Vessels, Barriers and Containers (i), 2017. Marble from SF condo development site, elastic hairband, bronze lemon.


Monument ($7.50 = 30 mins), 2018. Steel, chewing gum.


Ricki Dwyer (UC Berkeley)

“Ricki Dwyer is an artist from the Bay Area whose work investigates the material of cloth as an embodied form. Stimulated by notions of temporality as reference to bodily growth, decay, and transformation, Ricki’s work often changes throughout an exhibition or evening. As a weaver their sculptures are in part produced on the loom and in part developed as assemblage works, highlighting cloth as a contextually defined material. Acknowledging the mutability of woven objects by allowing forms to re-present and perform different roles. Currently Ricki’s studio has employed mono printing, ceramic casting, and photography to work through and around the structure of weaving. Reliant on the material specific qualities of cloth which relate back to a fluid and often un-replicable form, the work returns to drapery as posture. Ricki's apprenticeship to the loom is a constraint mimicked in the dedication to the grid.”

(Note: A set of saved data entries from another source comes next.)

File: src/rtl/wb_trace_buffer_fifo.sv
// trace_fifo: generic synchronous FIFO, power-of-2 depth.
// Head data reads as zero while empty so outputs are clean after reset.
module trace_fifo #(
  parameter  int WIDTH = 53,
  parameter  int DEPTH = 16,
  localparam int PW    = $clog2(DEPTH),
  localparam int LW    = PW + 1
) (
  input  logic             clk,
  input  logic             rst_n,
  input  logic             i_push,
  input  logic [WIDTH-1:0] i_din,
  input  logic             i_pop,
  output logic [WIDTH-1:0] o_dout,
  output logic             o_full,
  output logic             o_empty,
  output logic [LW-1:0]    o_level
);

  logic [WIDTH-1:0] r_mem [DEPTH];
  logic [PW-1:0]    r_wr;
  logic [PW-1:0]    r_rd;
  logic [LW-1:0]    r_level;
  logic             w_full;
  logic             w_empty;
  logic             w_push;
  logic             w_pop;

  assign w_empty = (r_level == '0);
  assign w_full  = (r_level == LW'(DEPTH));
  assign w_pop   = i_pop & ~w_empty;
  assign w_push  = i_push & (~w_full | w_pop);

  // Pointer and occupancy bookkeeping
  always_ff @(posedge clk or negedge rst_n) begin
    if (!rst_n) begin
      r_wr    <= '0;
      r_rd    <= '0;
      r_level <= '0;
    end else begin
      if (w_push) r_wr <= r_wr + PW'(1);
      if (w_pop)  r_rd <= r_rd + PW'(1);
      r_level <= r_level + LW'(w_push) - LW'(w_pop);
    end
  end

  // Storage array, no reset needed
  always_ff @(posedge clk) begin
    if (w_push) r_mem[r_wr] <= i_din;
  end

  assign o_dout  = w_empty ? '0 : r_mem[r_rd];
  assign o_full  = w_full;
  assign o_empty = w_empty;
  assign o_level = r_level;

endmodule

File: src/rtl/wb_trace_buffer.sv
// wb_trace_buffer: timestamps writeback events and queues them for drain.
// Define TRACE_FILTER_EN to enable the FILT_MASK/FILT_MATCH address filter.
module wb_trace_buffer
  import uP_trace_pkg::*;
#(
  parameter int AW    = 5,
  parameter int DW    = 32,
  parameter int TSW   = 16,
  parameter int DEPTH = 16,
  parameter int DCW   = 16
) (
  input logic CK,
  input logic RESET_N,
  wb_trace_buffer_if.slave bus
);

  localparam int LW = $clog2(DEPTH) + 1;
  localparam int EW = entry_w(TSW, AW, DW);

  logic [TSW-1:0] r_ts;
  logic [DCW-1:0] r_drop;
  logic           r_ovf;
  logic           r_trace_done;
  trace_st_e      r_st;

  logic           w_pass;
  logic           w_done_seen;
  logic           w_capture;
  logic           w_pop;
  logic           w_push;
  logic           w_drop;
  logic           w_full;
  logic           w_empty;
  logic [LW-1:0]  w_level;
  logic [LW-1:0]  w_level_nxt;
  logic [EW-1:0]  w_din;
  logic [EW-1:0]  w_dout;

`ifdef TRACE_FILTER_EN
  assign w_pass = ((bus.IN_ADDR & bus.FILT_MASK)
                == (bus.FILT_MATCH & bus.FILT_MASK));
`else
  logic w_filt_unused;
  assign w_filt_unused = ^{bus.FILT_MASK, bus.FILT_MATCH};
  assign w_pass = 1'b1;
`endif

  // done is sticky: once the FSM leaves IDLE/RUN it never returns
  assign w_done_seen = (r_st == ST_DRAIN)
                    || (r_st == ST_FINISHED);
  assign w_capture   = bus.IN_VALID & ~w_done_seen
                     & w_pass;
  assign w_pop       = ~w_empty & bus.OUT_READY;
  assign w_push      = w_capture & (~w_full | w_pop);
  assign w_drop      = w_capture & w_full & ~w_pop;
  assign w_din       = {r_ts, bus.IN_ADDR, bus.IN_DATA};
  assign w_level_nxt = w_level + LW'(w_push)
                     - LW'(w_pop);

  trace_fifo #(
    .WIDTH (EW),
    .DEPTH (DEPTH)
  ) u_fifo (
    .clk     (CK),
    .rst_n   (RESET_N),
    .i_push  (w_push),
    .i_din   (w_din),
    .i_pop   (w_pop),
    .o_dout  (w_dout),
    .o_full  (w_full),
    .o_empty (w_empty),
    .o_level (w_level)
  );

  // Free-running timestamp, wraps naturally
  always_ff @(posedge CK or negedge RESET_N) begin
    if (!RESET_N) r_ts <= '0;
    else          r_ts <= r_ts + TSW'(1);
  end

  // Drop counter (saturating) and sticky overflow flag
  always_ff @(posedge CK or negedge RESET_N) begin
    if (!RESET_N) begin
      r_drop <= '0;
      r_ovf  <= 1'b0;
    end else if (w_drop) begin
      r_drop <= DCW'(sat_inc(SAT_W'(r_drop), DCW));
      r_ovf  <= 1'b1;
    end
  end

  // Drain FSM; TRACE_DONE registered from next done/level state
  always_ff @(posedge CK or negedge RESET_N) begin
    if (!RESET_N) begin
      r_st         <= ST_IDLE;
      r_trace_done <= 1'b0;
    end else begin
      r_trace_done <= (w_done_seen | bus.IN_DONE)
                    & (w_level_nxt == '0);
      unique case (r_st)
        ST_IDLE: begin
          if (bus.IN_DONE)    r_st <= ST_DRAIN;
          else if (w_capture) r_st <= ST_RUN;
        end
        ST_RUN: begin
          if (bus.IN_DONE) r_st <= ST_DRAIN;
        end
        ST_DRAIN: begin
          if (w_level_nxt == '0) r_st <= ST_FINISHED;
        end
        ST_FINISHED: r_st <= ST_FINISHED;
        default:     r_st <= ST_IDLE;
      endcase
    end
  end

  assign {bus.OUT_TS, bus.OUT_ADDR, bus.OUT_DATA} = w_dout;
  assign bus.OUT_VALID  = ~w_empty;
  assign bus.LEVEL      = w_level;
  assign bus.OVERFLOW   = r_ovf;
  assign bus.DROP_CNT   = r_drop;
  assign bus.TRACE_DONE = r_trace_done;

endmodule

File: src/flat_wrapper.sv
// flat-port wrapper written by rule: the top's interface ports become plain ports
module wb_trace_buffer_flat import uP_trace_pkg::*;
#(
  parameter int AW    = 5,
  parameter int DW    = 32,
  parameter int TSW   = 16,
  parameter int DEPTH = 16,
  parameter int DCW   = 16
)
  (CK, RESET_N, bus_IN_VALID, bus_IN_ADDR, bus_IN_DATA, bus_IN_DONE, bus_FILT_MASK, bus_FILT_MATCH, bus_OUT_READY, bus_OUT_VALID, bus_OUT_TS, bus_OUT_ADDR, bus_OUT_DATA, bus_LEVEL, bus_OVERFLOW, bus_DROP_CNT, bus_TRACE_DONE);
  wb_trace_buffer_if #(.AW(AW), .DW(DW), .TSW(TSW), .DEPTH(DEPTH), .DCW(DCW)) bus_i ();
  input logic CK;
  input logic RESET_N;
  input wire logic [$bits(bus_i.IN_VALID)-1:0] bus_IN_VALID;
  input wire logic [$bits(bus_i.IN_ADDR)-1:0] bus_IN_ADDR;
  input wire logic [$bits(bus_i.IN_DATA)-1:0] bus_IN_DATA;
  input wire logic [$bits(bus_i.IN_DONE)-1:0] bus_IN_DONE;
  input wire logic [$bits(bus_i.FILT_MASK)-1:0] bus_FILT_MASK;
  input wire logic [$bits(bus_i.FILT_MATCH)-1:0] bus_FILT_MATCH;
  input wire logic [$bits(bus_i.OUT_READY)-1:0] bus_OUT_READY;
  output wire logic [$bits(bus_i.OUT_VALID)-1:0] bus_OUT_VALID;
  output wire logic [$bits(bus_i.OUT_TS)-1:0] bus_OUT_TS;
  output wire logic [$bits(bus_i.OUT_ADDR)-1:0] bus_OUT_ADDR;
  output wire logic [$bits(bus_i.OUT_DATA)-1:0] bus_OUT_DATA;
  output wire logic [$bits(bus_i.LEVEL)-1:0] bus_LEVEL;
  output wire logic [$bits(bus_i.OVERFLOW)-1:0] bus_OVERFLOW;
  output wire logic [$bits(bus_i.DROP_CNT)-1:0] bus_DROP_CNT;
  output wire logic [$bits(bus_i.TRACE_DONE)-1:0] bus_TRACE_DONE;
  assign bus_i.IN_VALID = bus_IN_VALID;
  assign bus_i.IN_ADDR = bus_IN_ADDR;
  assign bus_i.IN_DATA = bus_IN_DATA;
  assign bus_i.IN_DONE = bus_IN_DONE;
  assign bus_i.FILT_MASK = bus_FILT_MASK;
  assign bus_i.FILT_MATCH = bus_FILT_MATCH;
  assign bus_i.OUT_READY = bus_OUT_READY;
  assign bus_OUT_VALID = bus_i.OUT_VALID;
  assign bus_OUT_TS = bus_i.OUT_TS;
  assign bus_OUT_ADDR = bus_i.OUT_ADDR;
  assign bus_OUT_DATA = bus_i.OUT_DATA;
  assign bus_LEVEL = bus_i.LEVEL;
  assign bus_OVERFLOW = bus_i.OVERFLOW;
  assign bus_DROP_CNT = bus_i.DROP_CNT;
  assign bus_TRACE_DONE = bus_i.TRACE_DONE;
  wb_trace_buffer #(.AW(AW), .DW(DW), .TSW(TSW), .DEPTH(DEPTH), .DCW(DCW)) u_core (.CK(CK), .RESET_N(RESET_N), .bus(bus_i));
endmodule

Unsettled (smile), 2017. Mood ring, hematite, chain, cotton, porcelain, plastic.


Zoe Eagan-Gardner (CCA)

“Portraiture is one of the longest standing artistic traditions. The artist strives to render the essence of her subject. This, however, begs the question, “where does that essence reside?” Through an absurdist lens of abstraction, the forms I create tell the parables of my childhood and coming of age. I imbue each figure with personality and purpose as I create a world of my own. Here I can examine, from the outside looking in, the events that shaped me. I use an implied narrative, lush surfaces, and sewn details to seduce the viewer. The sumptuous array of textures that envelop the forms begs to be fondled and caressed. The liminal space between unease and humor, seduction and denial, is where this work resides.”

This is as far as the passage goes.